The four students spent 11 weeks on the project that uses “NASA-grade technology” to send chilly water circulating through a copper jacket around the machine’s grinder to improve flavour, team member Justin Napier said Thursday. Other team members are Forrest Trenaman, Peter Rashleigh, and Taylor Simpson.
Calling themselves Titan Engineering, they are among nine teams which created diverse projects as part of their class requirements.
Regular grinders heat up coffee beans during the grinding process, said sponsor Sam Jones, who heads up 2% Jazz coffee company, with outlets in the Hudson at 1701 Douglas St., and at 2631 Douglas St. Jones is joining the team members in the hopes of developing the Cronus coffee maker as a commercial product.
“Coffee oils are an integral part of the whole espresso-making process,” Jones said. Heat them up too much during grinding and “it diminishes the flavour. It isn’t as fresh as you want an espresso to be,” Jones said.
The project challenge took up more than 1,800 hours of time, Simpson said.

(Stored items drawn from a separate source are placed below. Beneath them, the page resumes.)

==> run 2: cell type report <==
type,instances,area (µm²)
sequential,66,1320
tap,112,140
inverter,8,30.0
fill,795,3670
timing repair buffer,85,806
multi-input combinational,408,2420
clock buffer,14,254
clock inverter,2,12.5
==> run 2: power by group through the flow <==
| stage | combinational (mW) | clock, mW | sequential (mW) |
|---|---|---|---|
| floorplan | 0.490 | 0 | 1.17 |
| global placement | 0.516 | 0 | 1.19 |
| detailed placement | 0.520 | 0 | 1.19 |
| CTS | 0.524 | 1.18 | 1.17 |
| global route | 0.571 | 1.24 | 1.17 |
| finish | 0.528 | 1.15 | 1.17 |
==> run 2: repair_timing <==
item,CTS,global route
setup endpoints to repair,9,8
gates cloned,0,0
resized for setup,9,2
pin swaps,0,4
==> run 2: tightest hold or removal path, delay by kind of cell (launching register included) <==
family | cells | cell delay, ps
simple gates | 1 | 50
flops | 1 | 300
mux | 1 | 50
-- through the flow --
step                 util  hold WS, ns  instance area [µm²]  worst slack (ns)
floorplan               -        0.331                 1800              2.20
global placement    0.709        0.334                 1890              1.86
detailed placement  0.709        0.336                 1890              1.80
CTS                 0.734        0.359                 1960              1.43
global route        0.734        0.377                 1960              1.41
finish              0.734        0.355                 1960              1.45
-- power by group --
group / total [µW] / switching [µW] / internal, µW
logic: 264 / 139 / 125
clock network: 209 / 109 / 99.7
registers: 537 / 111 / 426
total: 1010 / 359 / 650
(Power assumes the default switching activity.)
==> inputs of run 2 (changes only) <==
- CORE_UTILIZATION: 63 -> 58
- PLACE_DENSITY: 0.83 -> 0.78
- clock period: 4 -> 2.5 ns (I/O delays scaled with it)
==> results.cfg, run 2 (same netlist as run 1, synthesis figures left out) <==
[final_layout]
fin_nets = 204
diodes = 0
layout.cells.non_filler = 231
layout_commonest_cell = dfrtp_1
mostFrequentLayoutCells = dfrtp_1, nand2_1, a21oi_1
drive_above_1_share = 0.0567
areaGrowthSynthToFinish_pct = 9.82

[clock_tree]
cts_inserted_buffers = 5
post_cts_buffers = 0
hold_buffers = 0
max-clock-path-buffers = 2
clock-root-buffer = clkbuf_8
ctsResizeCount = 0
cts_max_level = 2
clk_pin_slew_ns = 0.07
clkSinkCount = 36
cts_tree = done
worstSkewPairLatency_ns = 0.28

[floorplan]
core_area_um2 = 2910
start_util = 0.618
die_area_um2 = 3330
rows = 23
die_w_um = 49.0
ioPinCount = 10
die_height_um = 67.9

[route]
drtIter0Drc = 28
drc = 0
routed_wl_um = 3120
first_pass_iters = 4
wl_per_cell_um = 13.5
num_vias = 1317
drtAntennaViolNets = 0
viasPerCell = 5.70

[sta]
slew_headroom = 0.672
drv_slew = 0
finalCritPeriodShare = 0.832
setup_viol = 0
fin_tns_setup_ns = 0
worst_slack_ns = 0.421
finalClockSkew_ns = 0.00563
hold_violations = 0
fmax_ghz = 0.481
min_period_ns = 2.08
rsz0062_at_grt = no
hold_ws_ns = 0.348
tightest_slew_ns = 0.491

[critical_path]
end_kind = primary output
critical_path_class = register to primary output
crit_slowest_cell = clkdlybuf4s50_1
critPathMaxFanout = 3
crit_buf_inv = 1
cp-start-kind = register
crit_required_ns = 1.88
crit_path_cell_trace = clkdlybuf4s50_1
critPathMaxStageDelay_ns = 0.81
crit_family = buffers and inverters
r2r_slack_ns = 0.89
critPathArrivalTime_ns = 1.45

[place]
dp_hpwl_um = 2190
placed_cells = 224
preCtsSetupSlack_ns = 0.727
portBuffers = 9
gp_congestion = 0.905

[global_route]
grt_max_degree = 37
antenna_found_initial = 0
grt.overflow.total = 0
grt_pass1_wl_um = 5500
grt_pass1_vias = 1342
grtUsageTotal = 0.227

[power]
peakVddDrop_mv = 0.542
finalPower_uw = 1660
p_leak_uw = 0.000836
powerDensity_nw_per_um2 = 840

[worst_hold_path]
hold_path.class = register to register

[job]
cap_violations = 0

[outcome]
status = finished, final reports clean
[src/rtl/waterfall_scheduler.sv]
// Frame RAM arbiter: the LCD scan reads during the visible area, buffered ADC pixels are written
// during blanking into a circular row buffer. Optional macro WF_DECIM_EN averages 2^DECIM_LOG2 samples per pixel.
module waterfall_scheduler #(
  parameter int H_RES        = 320,
  parameter int V_RES        = 240,
  parameter int SAMPLE_WIDTH = 12,
  parameter int FIFO_DEPTH   = 8,
  parameter int DECIM_LOG2   = 2
) (
  input  logic                    clk,
  input  logic                    resetn,
  input  logic                    visible,
  input  logic [8:0]              x,
  input  logic [7:0]              y,
  input  logic                    frame_start,
  input  logic                    sample_valid,
  input  logic [SAMPLE_WIDTH-1:0] sample_data,
  output logic [16:0]             ram_addr,
  output logic [7:0]              ram_wdata,
  output logic                    ram_we,
  output logic                    overflow,
  output logic [7:0]              top_row
);

  localparam int PTR_W = $clog2(FIFO_DEPTH);
  localparam int CNT_W = PTR_W + 1;

  typedef enum logic [1:0] {
    OWN_READ,
    OWN_WRITE,
    OWN_IDLE
  } own_e;

  own_e own;

  logic [7:0]       fifo_mem_q [FIFO_DEPTH];
  logic [7:0]       fifo_mem_d [FIFO_DEPTH];
  logic [PTR_W-1:0] wr_ptr_q, wr_ptr_d;
  logic [PTR_W-1:0] rd_ptr_q, rd_ptr_d;
  logic [CNT_W-1:0] cnt_q, cnt_d;
  logic [8:0]       col_q, col_d;
  logic [7:0]       wr_row_q, wr_row_d;
  logic [7:0]       top_row_q, top_row_d;
  logic             overflow_q, overflow_d;

  logic             push_req;
  logic [7:0]       push_data;
  logic             push_ok;
  logic             pop;
  logic             fifo_empty;
  logic             fifo_full;

  logic [8:0]       disp_sum;
  logic [7:0]       disp_row;
  logic [16:0]      rd_addr;
  logic [16:0]      wr_addr;

`ifdef WF_DECIM_EN
  localparam int ACC_W  = SAMPLE_WIDTH + DECIM_LOG2;
  localparam int DCNT_W = (DECIM_LOG2 > 0) ? DECIM_LOG2 : 1;

  logic [ACC_W-1:0]  acc_q, acc_d;
  logic [DCNT_W-1:0] dcnt_q, dcnt_d;
  logic [ACC_W-1:0]  acc_sum;

  // Top 8 bits of (sum >> DECIM_LOG2) are simply the top 8 bits of the full-width sum.
  always_comb begin
    acc_sum   = acc_q + ACC_W'(sample_data);
    push_req  = sample_valid && (dcnt_q == DCNT_W'((1 << DECIM_LOG2) - 1));
    push_data = acc_sum[ACC_W-1 -: 8];
    acc_d     = acc_q;
    dcnt_d    = dcnt_q;
    if (sample_valid) begin
      if (push_req) begin
        acc_d  = '0;
        dcnt_d = '0;
      end else begin
        acc_d  = acc_sum;
        dcnt_d = dcnt_q + DCNT_W'(1);
      end
    end
  end

  always_ff @(posedge clk or negedge resetn) begin
    if (!resetn) begin
      acc_q  <= '0;
      dcnt_q <= '0;
    end else begin
      acc_q  <= acc_d;
      dcnt_q <= dcnt_d;
    end
  end
`else
  localparam int unused_decim_log2 = DECIM_LOG2;
  logic [SAMPLE_WIDTH-9:0] unused_sample_lsbs;

  assign unused_sample_lsbs = sample_data[SAMPLE_WIDTH-9:0];

  always_comb begin
    push_req  = sample_valid;
    push_data = sample_data[SAMPLE_WIDTH-1 -: 8];
  end
`endif

  always_comb begin
    fifo_empty = (cnt_q == '0);
    fifo_full  = (cnt_q == CNT_W'(FIFO_DEPTH));
    if (visible)         own = OWN_READ;
    else if (fifo_empty) own = OWN_IDLE;
    else                 own = OWN_WRITE;
    pop     = (own == OWN_WRITE);
    push_ok = push_req && (!fifo_full || pop);
  end

  // Display row is offset by top_row and folded back into 0..V_RES-1.
  always_comb begin
    disp_sum = {1'b0, y} + {1'b0, top_row_q};
    if (disp_sum >= 9'(V_RES)) disp_row = 8'(disp_sum - 9'(V_RES));
    else                       disp_row = disp_sum[7:0];
    rd_addr = 17'(x) + 17'(disp_row) * 17'(H_RES);
    wr_addr = 17'(col_q) + 17'(wr_row_q) * 17'(H_RES);
  end

  always_comb begin
    ram_we    = 1'b0;
    ram_wdata = '0;
    ram_addr  = rd_addr;
    case (own)
      OWN_WRITE: begin
        ram_we    = 1'b1;
        ram_wdata = fifo_mem_q[rd_ptr_q];
        ram_addr  = wr_addr;
      end
      default: ;
    endcase
  end

  always_comb begin
    fifo_mem_d = fifo_mem_q;
    wr_ptr_d   = wr_ptr_q;
    rd_ptr_d   = rd_ptr_q;
    cnt_d      = cnt_q;
    overflow_d = overflow_q | (push_req && !push_ok);
    if (push_ok) begin
      fifo_mem_d[wr_ptr_q] = push_data;
      wr_ptr_d             = wr_ptr_q + PTR_W'(1);
    end
    if (pop) rd_ptr_d = rd_ptr_q + PTR_W'(1);
    case ({push_ok, pop})
      2'b10:   cnt_d = cnt_q + CNT_W'(1);
      2'b01:   cnt_d = cnt_q - CNT_W'(1);
      default: cnt_d = cnt_q;
    endcase
  end

  // frame_start samples the pre-edge wr_row even when a row wrap happens on the same edge.
  always_comb begin
    col_d     = col_q;
    wr_row_d  = wr_row_q;
    top_row_d = top_row_q;
    if (pop) begin
      if (col_q == 9'(H_RES - 1)) begin
        col_d    = '0;
        wr_row_d = (wr_row_q == 8'(V_RES - 1)) ? '0 : wr_row_q + 8'd1;
      end else begin
        col_d = col_q + 9'd1;
      end
    end
    if (frame_start)
      top_row_d = (wr_row_q == 8'(V_RES - 1)) ? '0 : wr_row_q + 8'd1;
  end

  always_ff @(posedge clk or negedge resetn) begin
    if (!resetn) begin
      for (int unsigned i = 0; i < FIFO_DEPTH; i++) fifo_mem_q[i] <= '0;
      wr_ptr_q   <= '0;
      rd_ptr_q   <= '0;
      cnt_q      <= '0;
      col_q      <= '0;
      wr_row_q   <= '0;
      top_row_q  <= '0;
      overflow_q <= 1'b0;
    end else begin
      fifo_mem_q <= fifo_mem_d;
      wr_ptr_q   <= wr_ptr_d;
      rd_ptr_q   <= rd_ptr_d;
      cnt_q      <= cnt_d;
      col_q      <= col_d;
      wr_row_q   <= wr_row_d;
      top_row_q  <= top_row_d;
      overflow_q <= overflow_d;
    end
  end

  assign overflow = overflow_q;
  assign top_row  = top_row_q;

endmodule

[config.mk]
export PLATFORM = sky130hd
export DESIGN_NAME = waterfall_scheduler
export DESIGN_NICKNAME = d
export VERILOG_FILES = /design/src/rtl/waterfall_scheduler.sv
export SDC_FILE = /design/constraint.sdc
export NUM_CORES = 1
export LEC_CHECK = 0
export CELL_PAD_IN_SITES_DETAIL_PLACEMENT = 1
export CELL_PAD_IN_SITES_GLOBAL_PLACEMENT = 1
export CORE_UTILIZATION = 35
export CTS_CLUSTER_DIAMETER = 80
export DETAILED_ROUTE_END_ITERATION = 10
export PLACE_DENSITY_LB_ADDON = 0.08
export SLEW_MARGIN = 5
export SYNTH_ARGS = -nofsm -noshare
export SYNTH_HDL_FRONTEND = slang
export SYNTH_SLANG_ARGS = --single-unit
[constraint.sdc]
create_clock -name clk -period 16.15 [get_ports clk]
set_input_delay 3.23 -clock clk [delete_from_list [all_inputs] [get_ports clk]]
set_output_delay 3.23 -clock clk [all_outputs]
set_load 0.02 [all_outputs]
==> impl_metrics.env <==
export IMPL_status="completed"
export IMPL_overflow=0
export IMPL_vdd_ir_drop_worst_uv=73.3
export IMPL_first_global_vias=4864
export IMPL_grt_max_degree=63
export IMPL_crit_chain="clkdlybuf4s50_1 > ha_1 > fa_1 > nand3_1 > nand2_1 > xor2_1 > ha_1 > or4b_4 > nor4b_4 > nand2b_1 > a21boi_1 > xnor2_1 > ha_1 > ha_1 > a21o_1 > a21oi_1 > o21bai_1 > a21oi_1 > xnor2_1 > nand4_1 > o221a_1 > a31oi_1 > clkdlybuf4s50_1"
export IMPL_num_rows=49
export IMPL_post_route_period_util_pct=77.4
export IMPL_cts_tree="done"
export IMPL_post_cts_resized=0
export IMPL_dieArea_mm2=0.0189
export IMPL_p_leak_nw=3.27
export IMPL_place_inst=853
export IMPL_fin_setup_tns_ns=0
export IMPL_ctsHtreeMaxLevel=3
export IMPL_synth_seq_cells=100
export IMPL_grt_use_total_pct=17.7
export IMPL_fin_skew_ns=0.00728
export IMPL_min_path_type="reg2reg"
export IMPL_ant_nets=0
export IMPL_synthFlopType="dfrtp_1"
export IMPL_cp_slowest_cell="clkdlybuf4s50_1"
export IMPL_cts_sinks=100
export IMPL_syn_num_nets=664
export IMPL_cpPeakStageDelay_ns=0.64
export IMPL_synth_edf_count=0
export IMPL_start_util_pct=35.7
export IMPL_vias=4461
export IMPL_seq_area_frac_synth_pct=39.0
export IMPL_synthTopCellsByArea="dfrtp_1 (39%), mux2_2 (12%), ha_1 (8.8%)"
export IMPL_endpoint_kind="output port"
export IMPL_clkTransAtPathRegs_ns=0.06
export IMPL_syn_inst=579
export IMPL_synthArstFlopShare_pct=100
export IMPL_cp_common_cell="ha_1"
export IMPL_clock_path_buffers=2
export IMPL_avgRoutedWirePerCell_um=17.5
export IMPL_cts_made_buffers=9
export IMPL_crit_fanout=5
export IMPL_fin_nets=720
export IMPL_core_mm2=0.0180
export IMPL_drv_cap=0
export IMPL_diodes=0
export IMPL_cts_setup_buffers=0
export IMPL_drv_slew=0
export IMPL_yosysMostFrequentCell="dfrtp_1"
export IMPL_clk_latency_ns=0.34
export IMPL_worstPathArrival_ns=9.27
export IMPL_layout_cells_non_filler=868
export IMPL_worst_pin_slew_ns=0.907
export IMPL_drc_errors=0
export IMPL_cts_hold_fix_buffers=0
export IMPL_synth_top_cell_area_share_pct=39.0
export IMPL_drtPass1Iterations=4
export IMPL_cp_top_family="adder cells"
export IMPL_cp_required_ns=12.92
export IMPL_root_buffer="clkbuf_16"
export IMPL_power_density_mw_per_mm2=158
export IMPL_max_freq_mhz=80.0
export IMPL_die_h_um=137
export IMPL_synthTopCellsByCount="dfrtp_1 (100), mux2_2 (69), nand2_1 (68)"
export IMPL_path_class="in2out"
export IMPL_pin_count=69
export IMPL_antenna_found_initial=0
export IMPL_gp_congestion=0.752
export IMPL_synth_area_leader_cell="dfrtp_1"
export IMPL_r2r_slack_ns=13.30
export IMPL_synth_area_mm2=0.00641
export IMPL_initialDrtViolationCount=105
export IMPL_vias_per_cell=5.14
export IMPL_finalSetupViolCount=0
export IMPL_crit_buf_inv=2
export IMPL_drt_total_wl_um=15200
export IMPL_yosys_warnings=0
export IMPL_grt_pass1_wl_um=25500
export IMPL_synth_avg_cell_area_um2=11.1
export IMPL_maxSlewHeadroom_pct=39.5
export IMPL_syn2layout_area_growth_pct=17.8
export IMPL_min_period_ns=12.50
export IMPL_hold_viol_final=0
export IMPL_hpwl_um=11300
export IMPL_yosys_cell_types_count=59
export IMPL_rsz0062_at_grt="false"
export IMPL_drive_gt1_share_pct=17.8
export IMPL_port_buffers=64
export IMPL_start_kind="input pin"
export IMPL_die_w_um=137
-- cells by family (layout without fill, tap and decap cells) --
logic type	after synthesis	after routing	synth area share, %
flip-flops	100	100	39.0
buffers and inverters	41	101	2.98
AND/OR/NAND/NOR	151	151	11.5
adder cells (fa/ha/maj)	51	51	10.6
multiplexers	99	99	20.1
XOR/XNOR	53	53	7.53
AO/OA/AOI/OAI	84	84	8.19
-- sequential cells by signal, indices dropped and copies added, names as in the netlist --
register and count:
cnt_q 4, fifo_mem_q 64, rd_ptr_q 3, wr_row_q 8
overflow 1, col_q 9, top_row 8, wr_ptr_q 3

Users can choose the amount of time they want the machine to grind, the fineness and coarseness of the grind and the temperature of the water.
Team Titan has filed a provisional patent application with the U.S. Patent and Trademark Office and has applied for grants to continue developing their technology and build a second prototype. “We are pretty psyched by this. This is why you go to school, so you can do things like this,” Napier said.
Another Camosun team has created a mechanical balance board to help people in rehabilitation programs improve balance and strength. Settings can be adjusted and users can even play an interactive game on it by moving the board. The team is made up of Steven Macdonald, Kyle White, Dorian Redden and Shaun Wallis, and is sponsored by Prototype Equipment Design.
Jeff Stephens, head of the projects course in mechanical engineering at Camosun, said it can be difficult for users of regular balance boards to keep their balance. If their strength is low or they are in rehab programs, the mechanical board can be adjusted to their capabilities.
It can even be locked in the flat position or at different angles. The board’s motion as it tilts can be slowed, he said.
Stephens praised the work of all the teams, saying, “the quality this year is better than I’ve seen it. The fit and finish is almost good enough to be a commercial device.”
Normally, about one-third of the class graduates find work with local manufacturing companies. Another third head to the University of Victoria, where their credits go toward an engineering degree. The remaining third move to Alberta to take technical jobs with firms dedicated to the oil fields, Stephens said.